判決によると、女性は理学療法士で、副主任だった2008年に妊娠したところ、希望して業務の負担が軽い部署に移ったが、異動先で副主任を解かれ、月9500円の副主任手当を失いました。

 

1、2審判決は女性の請求を棄却したが、最高裁は昨年10月、妊娠・出産に伴う異動を契機にした降格は「原則違法」と初めて判断しました。

 

例外として「自由な意思に基づく本人の承諾」か「業務上必要な特段の事情」がある場合は許される、との基準を示していました。

 

その上で、本件では、女性の降格は本人の意向に反していたとし、「特段の事情」の有無については検討が不十分だとして、高裁に審理を差し戻していた。

 

差し戻し控訴審で、病院側は「異動先には主任がおり、副主任のままだと指揮命令系統が混乱する」などと主張したが、判決は「どのように混乱するのか明確ではない上、主任と副主任には序列がある」などと退けました。
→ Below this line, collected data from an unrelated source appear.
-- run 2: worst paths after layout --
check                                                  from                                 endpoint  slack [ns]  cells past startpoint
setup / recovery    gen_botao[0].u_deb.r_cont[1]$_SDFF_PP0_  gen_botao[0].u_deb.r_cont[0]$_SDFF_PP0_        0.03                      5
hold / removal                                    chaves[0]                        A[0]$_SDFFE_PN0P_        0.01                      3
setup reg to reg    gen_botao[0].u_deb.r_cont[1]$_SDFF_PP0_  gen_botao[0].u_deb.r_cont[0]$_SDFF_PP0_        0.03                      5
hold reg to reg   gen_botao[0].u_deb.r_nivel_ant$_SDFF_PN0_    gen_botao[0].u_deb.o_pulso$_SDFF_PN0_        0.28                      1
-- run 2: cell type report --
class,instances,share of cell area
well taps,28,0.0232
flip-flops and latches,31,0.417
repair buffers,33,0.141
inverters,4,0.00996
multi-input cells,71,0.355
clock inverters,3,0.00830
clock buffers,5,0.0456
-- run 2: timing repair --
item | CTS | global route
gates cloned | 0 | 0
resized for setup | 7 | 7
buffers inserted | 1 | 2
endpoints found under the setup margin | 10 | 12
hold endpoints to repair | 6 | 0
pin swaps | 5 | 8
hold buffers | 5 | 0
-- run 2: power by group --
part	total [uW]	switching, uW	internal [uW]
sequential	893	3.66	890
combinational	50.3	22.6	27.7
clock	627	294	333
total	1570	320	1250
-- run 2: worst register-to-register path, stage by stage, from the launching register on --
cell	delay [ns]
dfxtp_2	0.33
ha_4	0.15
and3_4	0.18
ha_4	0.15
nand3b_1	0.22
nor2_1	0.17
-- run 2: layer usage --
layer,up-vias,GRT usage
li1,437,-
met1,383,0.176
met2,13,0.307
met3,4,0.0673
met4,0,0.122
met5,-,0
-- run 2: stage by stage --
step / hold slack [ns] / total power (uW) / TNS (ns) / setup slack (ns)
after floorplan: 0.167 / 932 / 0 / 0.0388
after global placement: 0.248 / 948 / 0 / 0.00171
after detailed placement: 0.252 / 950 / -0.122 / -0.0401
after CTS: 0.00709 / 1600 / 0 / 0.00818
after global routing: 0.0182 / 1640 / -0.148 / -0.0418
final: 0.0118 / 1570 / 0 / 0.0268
`config.mk`:
```
export PLATFORM = sky130hd
export DESIGN_NAME = haar_database_arbiter
export DESIGN_NICKNAME = d
export VERILOG_FILES = /design/src/rtl/haar_database_arbiter.sv
export SDC_FILE = /design/constraint.sdc
export NUM_CORES = 1
export LEC_CHECK = 0
export CAP_MARGIN = 40
export CORE_UTILIZATION = 51
export CTS_CLUSTER_DIAMETER = 60
export DETAILED_ROUTE_END_ITERATION = 6
export PLACE_DENSITY = 0.92
export SYNTH_ARGS = -nofsm -noshare
export SYNTH_HDL_FRONTEND = slang
export SYNTH_SLANG_ARGS = --single-unit
```
`constraint.sdc`:
```
create_clock -name clk_fpga -period 9.6 [get_ports clk_fpga]
set_clock_uncertainty 0.2 [all_clocks]
set_input_delay 2.4 -clock clk_fpga [delete_from_list [all_inputs] [get_ports clk_fpga]]
set_output_delay 2.4 -clock clk_fpga [all_outputs]
set_load 0.02 [all_outputs]
```
**src/rtl/vga_pkg.sv**
```systemverilog
// Shared constants and types for the VGA raster pipeline.
// Defaults describe 800x600@60 with a 40 MHz pixel clock.
package vga_pkg;

    localparam int unsigned COUNT_W     = 11;
    localparam int unsigned RGB_W       = 12;
    localparam int unsigned FRAME_CNT_W = 16;

    localparam int unsigned VGA_H_ACTIVE = 800;
    localparam int unsigned VGA_H_FP     = 40;
    localparam int unsigned VGA_H_SYNC   = 128;
    localparam int unsigned VGA_H_BP     = 88;
    localparam int unsigned VGA_V_ACTIVE = 600;
    localparam int unsigned VGA_V_FP     = 1;
    localparam int unsigned VGA_V_SYNC   = 4;
    localparam int unsigned VGA_V_BP     = 23;
    localparam logic        VGA_SYNC_POL = 1'b1;

    localparam int unsigned VGA_H_TOTAL = VGA_H_ACTIVE + VGA_H_FP + VGA_H_SYNC + VGA_H_BP;
    localparam int unsigned VGA_V_TOTAL = VGA_V_ACTIVE + VGA_V_FP + VGA_V_SYNC + VGA_V_BP;
    localparam int unsigned HCOUNT_MAX  = VGA_H_TOTAL - 1;
    localparam int unsigned VCOUNT_MAX  = VGA_V_TOTAL - 1;

    typedef logic [COUNT_W-1:0] vga_count_t;

endpackage

```
**src/rtl/vga_if.sv**
```systemverilog
// Raster timing bundle passed between video pipeline stages.
interface vga_if;
    import vga_pkg::*;

    vga_count_t       hcount;
    vga_count_t       vcount;
    logic             hsync;
    logic             vsync;
    logic             hblnk;
    logic             vblnk;
    logic [RGB_W-1:0] rgb;

    modport master (output hcount, vcount, hsync, vsync, hblnk, vblnk, rgb);
    modport slave  (input  hcount, vcount, hsync, vsync, hblnk, vblnk, rgb);

endinterface

```
**src/rtl/vga_axis_counter.sv**
```systemverilog
// One raster axis: wrapping position counter with blanking and sync decode.
// Every output is registered from the next count, so all stay aligned with cnt.
module vga_axis_counter
    import vga_pkg::*;
#(
    parameter int unsigned TOTAL      = VGA_H_TOTAL,
    parameter int unsigned ACTIVE     = VGA_H_ACTIVE,
    parameter int unsigned SYNC_START = VGA_H_ACTIVE + VGA_H_FP,
    parameter int unsigned SYNC_W     = VGA_H_SYNC,
    parameter logic        SYNC_POL   = VGA_SYNC_POL
) (
    input  logic       clk,
    input  logic       rst,
    input  logic       en,
    output vga_count_t cnt,
    output logic       wrap,
    output logic       blnk,
    output logic       sync
);

    localparam int unsigned SYNC_END = SYNC_START + SYNC_W;
    localparam vga_count_t  CNT_MAX  = COUNT_W'(TOTAL - 1);

    vga_count_t cnt_q, cnt_d;
    logic       wrap_q, wrap_d;
    logic       blnk_q, blnk_d;
    logic       sync_q, sync_d;

    // wrap flags "cnt is at its last value", so the next enabled step returns to 0
    always_comb begin
        cnt_d = cnt_q;
        if (en) begin
            cnt_d = wrap_q ? '0 : cnt_q + COUNT_W'(1);
        end
        wrap_d = (cnt_d == CNT_MAX);
        blnk_d = (32'(cnt_d) >= ACTIVE);
        sync_d = ((32'(cnt_d) >= SYNC_START) && (32'(cnt_d) < SYNC_END)) ? SYNC_POL : ~SYNC_POL;
    end

    always_ff @(posedge clk) begin
        if (rst) begin
            cnt_q  <= '0;
            wrap_q <= (TOTAL == 1);
            blnk_q <= 1'b0;
            sync_q <= ~SYNC_POL;
        end else begin
            cnt_q  <= cnt_d;
            wrap_q <= wrap_d;
            blnk_q <= blnk_d;
            sync_q <= sync_d;
        end
    end

    assign cnt  = cnt_q;
    assign wrap = wrap_q;
    assign blnk = blnk_q;
    assign sync = sync_q;

endmodule

```
**src/rtl/vga_timing_gen.sv**
```systemverilog
// Free-running VGA raster timing generator with line/frame strobes and a
// wrapping frame counter for game logic.
module vga_timing_gen
    import vga_pkg::*;
#(
    parameter int unsigned H_ACTIVE = VGA_H_ACTIVE,
    parameter int unsigned H_FP     = VGA_H_FP,
    parameter int unsigned H_SYNC   = VGA_H_SYNC,
    parameter int unsigned H_BP     = VGA_H_BP,
    parameter int unsigned V_ACTIVE = VGA_V_ACTIVE,
    parameter int unsigned V_FP     = VGA_V_FP,
    parameter int unsigned V_SYNC   = VGA_V_SYNC,
    parameter int unsigned V_BP     = VGA_V_BP,
    parameter logic        SYNC_POL = VGA_SYNC_POL
) (
    input  logic                   clk,
    input  logic                   rst,
    input  logic                   pix_en,
    vga_if.master                  out,
    output logic                   line_start,
    output logic                   frame_start,
    output logic [FRAME_CNT_W-1:0] frame_cnt
);

    localparam int unsigned H_TOTAL = H_ACTIVE + H_FP + H_SYNC + H_BP;
    localparam int unsigned V_TOTAL = V_ACTIVE + V_FP + V_SYNC + V_BP;

    if (H_TOTAL > 2 ** COUNT_W) begin : g_h_total_chk
        $error("vga_timing_gen: H_TOTAL does not fit the count width");
    end
    if (V_TOTAL > 2 ** COUNT_W) begin : g_v_total_chk
        $error("vga_timing_gen: V_TOTAL does not fit the count width");
    end

    logic h_wrap;
    logic v_wrap;
    logic v_en;

    // Vertical axis steps on the same edge that returns hcount to 0
    assign v_en = pix_en & h_wrap;

    vga_axis_counter #(
        .TOTAL      (H_TOTAL),
        .ACTIVE     (H_ACTIVE),
        .SYNC_START (H_ACTIVE + H_FP),
        .SYNC_W     (H_SYNC),
        .SYNC_POL   (SYNC_POL)
    ) u_h_axis (
        .clk  (clk),
        .rst  (rst),
        .en   (pix_en),
        .cnt  (out.hcount),
        .wrap (h_wrap),
        .blnk (out.hblnk),
        .sync (out.hsync)
    );

    vga_axis_counter #(
        .TOTAL      (V_TOTAL),
        .ACTIVE     (V_ACTIVE),
        .SYNC_START (V_ACTIVE + V_FP),
        .SYNC_W     (V_SYNC),
        .SYNC_POL   (SYNC_POL)
    ) u_v_axis (
        .clk  (clk),
        .rst  (rst),
        .en   (v_en),
        .cnt  (out.vcount),
        .wrap (v_wrap),
        .blnk (out.vblnk),
        .sync (out.vsync)
    );

    assign out.rgb = '0;

    logic                   line_start_q, line_start_d;
    logic                   frame_start_q, frame_start_d;
    logic [FRAME_CNT_W-1:0] frame_cnt_q, frame_cnt_d;

    // Strobes mark the cycle in which the counts land on 0; cleared on idle cycles
    always_comb begin
        line_start_d  = pix_en & h_wrap;
        frame_start_d = pix_en & h_wrap & v_wrap;
        frame_cnt_d   = frame_cnt_q;
        if (frame_start_d) begin
            frame_cnt_d = frame_cnt_q + FRAME_CNT_W'(1);
        end
    end

    always_ff @(posedge clk) begin
        if (rst) begin
            line_start_q  <= 1'b0;
            frame_start_q <= 1'b0;
            frame_cnt_q   <= '0;
        end else begin
            line_start_q  <= line_start_d;
            frame_start_q <= frame_start_d;
            frame_cnt_q   <= frame_cnt_d;
        end
    end

    assign line_start  = line_start_q;
    assign frame_start = frame_start_q;
    assign frame_cnt   = frame_cnt_q;

endmodule

```
**src/flat_wrapper.sv**
```systemverilog
// flat-port wrapper written by rule: the top's interface ports become plain ports
module vga_timing_gen_flat import vga_pkg::*;
#(
    parameter int unsigned H_ACTIVE = VGA_H_ACTIVE,
    parameter int unsigned H_FP     = VGA_H_FP,
    parameter int unsigned H_SYNC   = VGA_H_SYNC,
    parameter int unsigned H_BP     = VGA_H_BP,
    parameter int unsigned V_ACTIVE = VGA_V_ACTIVE,
    parameter int unsigned V_FP     = VGA_V_FP,
    parameter int unsigned V_SYNC   = VGA_V_SYNC,
    parameter int unsigned V_BP     = VGA_V_BP,
    parameter logic        SYNC_POL = VGA_SYNC_POL
)
  (clk, rst, pix_en, line_start, frame_start, frame_cnt, out_hcount, out_vcount, out_hsync, out_vsync, out_hblnk, out_vblnk, out_rgb);
  vga_if out_i ();
  input  logic clk;
  input  logic rst;
  input  logic pix_en;
  output logic line_start;
  output logic frame_start;
  output logic [FRAME_CNT_W-1:0] frame_cnt;
  output wire logic [$bits(out_i.hcount)-1:0] out_hcount;
  output wire logic [$bits(out_i.vcount)-1:0] out_vcount;
  output wire logic [$bits(out_i.hsync)-1:0] out_hsync;
  output wire logic [$bits(out_i.vsync)-1:0] out_vsync;
  output wire logic [$bits(out_i.hblnk)-1:0] out_hblnk;
  output wire logic [$bits(out_i.vblnk)-1:0] out_vblnk;
  output wire logic [$bits(out_i.rgb)-1:0] out_rgb;
  assign out_hcount = out_i.hcount;
  assign out_vcount = out_i.vcount;
  assign out_hsync = out_i.hsync;
  assign out_vsync = out_i.vsync;
  assign out_hblnk = out_i.hblnk;
  assign out_vblnk = out_i.vblnk;
  assign out_rgb = out_i.rgb;
  vga_timing_gen #(.H_ACTIVE(H_ACTIVE), .H_FP(H_FP), .H_SYNC(H_SYNC), .H_BP(H_BP), .V_ACTIVE(V_ACTIVE), .V_FP(V_FP), .V_SYNC(V_SYNC), .V_BP(V_BP), .SYNC_POL(SYNC_POL)) u_core (.clk(clk), .rst(rst), .pix_en(pix_en), .out(out_i), .line_start(line_start), .frame_start(frame_start), .frame_cnt(frame_cnt));
endmodule
```
<file path="src/rtl/seq_alu.sv">
// seq_alu: handshaked multi-cycle ALU. Add/logic ops finish in one cycle;
// shifts and rotates step one bit position per cycle.
// Ports:
//   clk, rst                   clock, synchronous active-high reset
//   in_valid/in_ready          request handshake (ready only in IDLE)
//   A, B, Cin, Op              operands, carry-in, op select
//   invA, invB, sign           operand inversion, signed overflow mode
//   out_valid/out_ready        result handshake
//   Out, Ofl, Z, N, P          result and flags, held while out_valid
module seq_alu #(
    parameter int WIDTH   = 16,
    parameter int SHAMT_W = 4
) (
    input  logic             clk,
    input  logic             rst,
    input  logic             in_valid,
    output logic             in_ready,
    input  logic [WIDTH-1:0] A,
    input  logic [WIDTH-1:0] B,
    input  logic             Cin,
    input  logic [2:0]       Op,
    input  logic             invA,
    input  logic             invB,
    input  logic             sign,
    output logic             out_valid,
    input  logic             out_ready,
    output logic [WIDTH-1:0] Out,
    output logic             Ofl,
    output logic             Z,
    output logic             N,
    output logic             P
);

    typedef enum logic [1:0] {
        IDLE,
        SHIFT,
        DONE
    } stateT;

    stateT state;
    stateT nextState;

    logic [WIDTH-1:0]   opA;
    logic [WIDTH-1:0]   opB;
    logic [SHAMT_W-1:0] shamt;
    logic [WIDTH:0]     sum;
    logic [WIDTH-1:0]   aluRes;
    logic               aluOfl;
    logic               accept;

    logic [WIDTH-1:0]   work;
    logic [WIDTH-1:0]   shifted;
    logic [SHAMT_W-1:0] count;
    logic [1:0]         shOp;

    logic               writeRes;
    logic [WIDTH-1:0]   resNext;
    logic               oflNext;

    assign opA    = invA ? ~A : A;
    assign opB    = invB ? ~B : B;
    assign shamt  = opB[SHAMT_W-1:0];
    assign accept = in_valid & in_ready;
    assign sum    = {1'b0, opA} + {1'b0, opB} + {{WIDTH{1'b0}}, Cin};

    // Single-cycle ops, evaluated on the raw inputs at the accept edge.
    always_comb begin
        aluRes = sum[WIDTH-1:0];
        aluOfl = 1'b0;
        unique case (Op[1:0])
            2'b00: begin
                aluRes = sum[WIDTH-1:0];
                // Signed: like-signed operands producing an opposite-signed sum.
                aluOfl = sign
                    ? ((opA[WIDTH-1] == opB[WIDTH-1]) &&
                       (sum[WIDTH-1] != opA[WIDTH-1]))
                    : sum[WIDTH];
            end
            2'b01: aluRes = opA | opB;
            2'b10: aluRes = opA ^ opB;
            2'b11: aluRes = opA & opB;
        endcase
    end

    // One-position step of the working register.
    always_comb begin
        shifted = work;
        unique case (shOp)
            2'b00: shifted = {work[WIDTH-2:0], work[WIDTH-1]};
            2'b01: shifted = {work[WIDTH-2:0], 1'b0};
            2'b10: shifted = {work[WIDTH-1], work[WIDTH-1:1]};
            2'b11: shifted = {1'b0, work[WIDTH-1:1]};
        endcase
    end

    // Result writeback select: ALU or zero-count shift at accept,
    // or the last shift step.
    always_comb begin
        writeRes = 1'b0;
        resNext  = aluRes;
        oflNext  = 1'b0;
        if (accept) begin
            if (Op[2]) begin
                writeRes = 1'b1;
                resNext  = aluRes;
                oflNext  = aluOfl;
            end else if (shamt == '0) begin
                writeRes = 1'b1;
                resNext  = opA;
            end
        end else if (state == SHIFT && count == SHAMT_W'(1)) begin
            writeRes = 1'b1;
            resNext  = shifted;
        end
    end

    always_ff @(posedge clk) begin
        if (rst) begin
            state <= IDLE;
        end else begin
            state <= nextState;
        end
    end

    always_comb begin
        nextState = state;
        in_ready  = 1'b0;
        out_valid = 1'b0;
        unique case (state)
            IDLE: begin
                in_ready = ~rst;
                if (accept) begin
                    if (Op[2] || shamt == '0) begin
                        nextState = DONE;
                    end else begin
                        nextState = SHIFT;
                    end
                end
            end
            SHIFT: begin
                if (count == SHAMT_W'(1)) begin
                    nextState = DONE;
                end
            end
            DONE: begin
                out_valid = 1'b1;
                if (out_ready) begin
                    nextState = IDLE;
                end
            end
            default: nextState = IDLE;
        endcase
    end

    always_ff @(posedge clk) begin
        if (rst) begin
            work  <= '0;
            count <= '0;
            shOp  <= 2'b00;
            Out   <= '0;
            Ofl   <= 1'b0;
            Z     <= 1'b0;
            N     <= 1'b0;
            P     <= 1'b0;
        end else begin
            if (accept && !Op[2]) begin
                work  <= opA;
                count <= shamt;
                shOp  <= Op[1:0];
            end else if (state == SHIFT) begin
                work  <= shifted;
                count <= count - SHAMT_W'(1);
            end
            if (writeRes) begin
                Out <= resNext;
                Ofl <= oflNext;
                Z   <= (resNext == '0);
                N   <= resNext[WIDTH-1];
                P   <= (resNext != '0) & ~resNext[WIDTH-1];
            end
        end
    end

endmodule

</file>
<file path="config.mk">
export PLATFORM = sky130hd
export DESIGN_NAME = seq_alu
export DESIGN_NICKNAME = d
export VERILOG_FILES = /design/src/rtl/seq_alu.sv
export SDC_FILE = /design/constraint.sdc
export NUM_CORES = 1
export LEC_CHECK = 0
export BUFFER_PORTS_ARGS = -buffer_cell sky130_fd_sc_hd__buf_2
export CAP_MARGIN = 10
export CORE_MARGIN = 5
export CORE_UTILIZATION = 53
export DETAILED_ROUTE_END_ITERATION = 6
export HOLD_SLACK_MARGIN = 0.05
export PLACE_DENSITY = 0.81
export SLEW_MARGIN = 10
export SYNTH_ARGS = -nofsm -noshare
export SYNTH_HDL_FRONTEND = slang
export SYNTH_SLANG_ARGS = --single-unit
</file>
<file path="constraint.sdc">
create_clock -name clk -period 3.4 [get_ports clk]
set_input_delay 0.34 -clock clk [delete_from_list [all_inputs] [get_ports clk]]
set_output_delay 0.34 -clock clk [all_outputs]
set_load 0.005 [all_outputs]
</file>
<file path="src/rtl/ccc_cfg_pkg.sv">
// rtl/ccc_cfg_pkg.sv - shared CCC reconfiguration types and defaults
package ccc_cfg_pkg;

  localparam int CCC_ADDR_W      = 6;
  localparam int CCC_DATA_W      = 8;
  localparam int CCC_SETTLE_CYC  = 16;
  localparam int CCC_TIMEOUT_CYC = 4096;

  typedef enum logic [2:0] {
    ST_IDLE      = 3'd0,
    ST_WAIT_BUSY = 3'd1,
    ST_SETUP     = 3'd2,
    ST_ACCESS    = 3'd3,
    ST_SETTLE    = 3'd4,
    ST_WAIT_LOCK = 3'd5,
    ST_RESP      = 3'd6
  } state_t;

endpackage

</file>
<file path="src/rtl/cdc_sync2.sv">
// rtl/cdc_sync2.sv - two-flop synchroniser, resets to 0
module cdc_sync2 (
  input  logic clk,
  input  logic resetn,
  input  logic d,
  output logic q
);

  logic meta;

  // shift the asynchronous input through two flops
  always_ff @(posedge clk) begin
    if (!resetn) begin
      meta <= 1'b0;
      q    <= 1'b0;
    end else begin
      meta <= d;
      q    <= meta;
    end
  end

endmodule

</file>
<file path="src/rtl/ccc_apb_reconfig_master.sv">
// rtl/ccc_apb_reconfig_master.sv - APB initiator for the CCC dynamic-reconfiguration port
module ccc_apb_reconfig_master
  import ccc_cfg_pkg::*;
#(
  parameter int ADDR_W      = CCC_ADDR_W,
  parameter int DATA_W      = CCC_DATA_W,
  parameter int SETTLE_CYC  = CCC_SETTLE_CYC,
  parameter int TIMEOUT_CYC = CCC_TIMEOUT_CYC
) (
  input  logic              PCLK,
  input  logic              PRESET_N,
  input  logic              req_valid,
  output logic              req_ready,
  input  logic              req_write,
  input  logic              req_relock,
  input  logic [ADDR_W-1:0] req_addr,
  input  logic [DATA_W-1:0] req_wdata,
  output logic              rsp_valid,
  output logic [DATA_W-1:0] rsp_rdata,
  output logic              rsp_err,
  output logic              PSEL,
  output logic              PENABLE,
  output logic              PWRITE,
  output logic [ADDR_W-1:0] PADDR,
  output logic [DATA_W-1:0] PWDATA,
  input  logic [DATA_W-1:0] PRDATA,
  input  logic              CCC_BUSY,
  input  logic              CCC_LOCK,
  output logic              lock_lost
);

  localparam int CNT_W = $clog2(TIMEOUT_CYC + 1);
  localparam logic [CNT_W-1:0] CNT_MAX     = CNT_W'(TIMEOUT_CYC);
  localparam logic [CNT_W-1:0] SETTLE_LAST = CNT_W'(SETTLE_CYC - 1);

  state_t            state, state_n;
  logic [CNT_W-1:0]  cnt_q;
  logic              ready_q;
  logic              write_q, relock_q, err_q;
  logic [ADDR_W-1:0] addr_q;
  logic [DATA_W-1:0] wdata_q, rdata_q;
  logic              lock_s, lock_d;
  logic              accept, busy_timeout, lock_timeout, apb_active;

  cdc_sync2 u_lock_sync (
    .clk    (PCLK),
    .resetn (PRESET_N),
    .d      (CCC_LOCK),
    .q      (lock_s)
  );

  // state register
  always_ff @(posedge PCLK) begin
    if (!PRESET_N) state <= ST_IDLE;
    else           state <= state_n;
  end

  // next-state decode and APB/handshake outputs
  always_comb begin
    state_n      = state;
    req_ready    = (state == ST_IDLE) && ready_q;
    accept       = req_ready && req_valid;
    busy_timeout = 1'b0;
    lock_timeout = 1'b0;
    apb_active   = (state == ST_SETUP) || (state == ST_ACCESS);
    PSEL         = apb_active;
    PENABLE      = (state == ST_ACCESS);
    PWRITE       = apb_active && write_q;
    PADDR        = apb_active ? addr_q : '0;
    PWDATA       = (apb_active && write_q) ? wdata_q : '0;
    rsp_valid    = (state == ST_RESP);
    rsp_err      = (state == ST_RESP) && err_q;
    case (state)
      ST_IDLE: if (accept) state_n = ST_WAIT_BUSY;
      ST_WAIT_BUSY: begin
        if (!CCC_BUSY) state_n = ST_SETUP;
        else if (cnt_q == CNT_MAX) begin
          state_n      = ST_RESP;
          busy_timeout = 1'b1;
        end
      end
      ST_SETUP:  state_n = ST_ACCESS;
      ST_ACCESS: state_n = relock_q ? ST_SETTLE : ST_RESP;
      ST_SETTLE: if (cnt_q == SETTLE_LAST) state_n = ST_WAIT_LOCK;
      ST_WAIT_LOCK: begin
        if (lock_s) state_n = ST_RESP;
        else if (cnt_q == CNT_MAX) begin
          state_n      = ST_RESP;
          lock_timeout = 1'b1;
        end
      end
      ST_RESP: state_n = ST_IDLE;
      default: state_n = ST_IDLE;
    endcase
  end

  // shared timeout/settle counter: clears on every state change, saturates
  always_ff @(posedge PCLK) begin
    if (!PRESET_N)               cnt_q <= '0;
    else if (state_n != state)   cnt_q <= '0;
    else if (cnt_q != CNT_MAX)   cnt_q <= cnt_q + CNT_W'(1);
  end

  // request latch, read capture and error flag
  always_ff @(posedge PCLK) begin
    if (!PRESET_N) begin
      ready_q  <= 1'b0;
      write_q  <= 1'b0;
      relock_q <= 1'b0;
      addr_q   <= '0;
      wdata_q  <= '0;
      rdata_q  <= '0;
      err_q    <= 1'b0;
    end else begin
      ready_q <= 1'b1;
      if (accept) begin
        write_q  <= req_write;
        relock_q <= req_write && req_relock;
        addr_q   <= req_addr;
        wdata_q  <= req_wdata;
        err_q    <= 1'b0;
      end
      if (state == ST_ACCESS) rdata_q <= write_q ? '0 : PRDATA;
      if (busy_timeout) begin
        rdata_q <= '0;
        err_q   <= 1'b1;
      end
      if (lock_timeout) err_q <= 1'b1;
    end
  end

  assign rsp_rdata = rdata_q;

  // sticky loss-of-lock seen while idle; a new fall beats the accept clear
  always_ff @(posedge PCLK) begin
    if (!PRESET_N) begin
      lock_d    <= 1'b0;
      lock_lost <= 1'b0;
    end else begin
      lock_d <= lock_s;
      if ((state == ST_IDLE) && lock_d && !lock_s) lock_lost <= 1'b1;
      else if (accept)                             lock_lost <= 1'b0;
    end
  end

endmodule
</file>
そして、「降格の必要性や、特段の事情があったとはいえない」として、「病院は、使用者として女性労働者の母性を尊重し職業生活の充実の確保を果たすべき義務に違反した過失がある」と判断しました。

 

妊娠に伴うマタニティー・ハラスメントについては、妊娠・出産した派遣社員の48%の女性が経験したことがあるという結果も出ています。

 

女性が妊娠・出産することは普通のことであり、企業はそれを当たり前のことと受け入れる必要がありますし、政府も少子化の中で早急に対策を講じるべきだと考えます。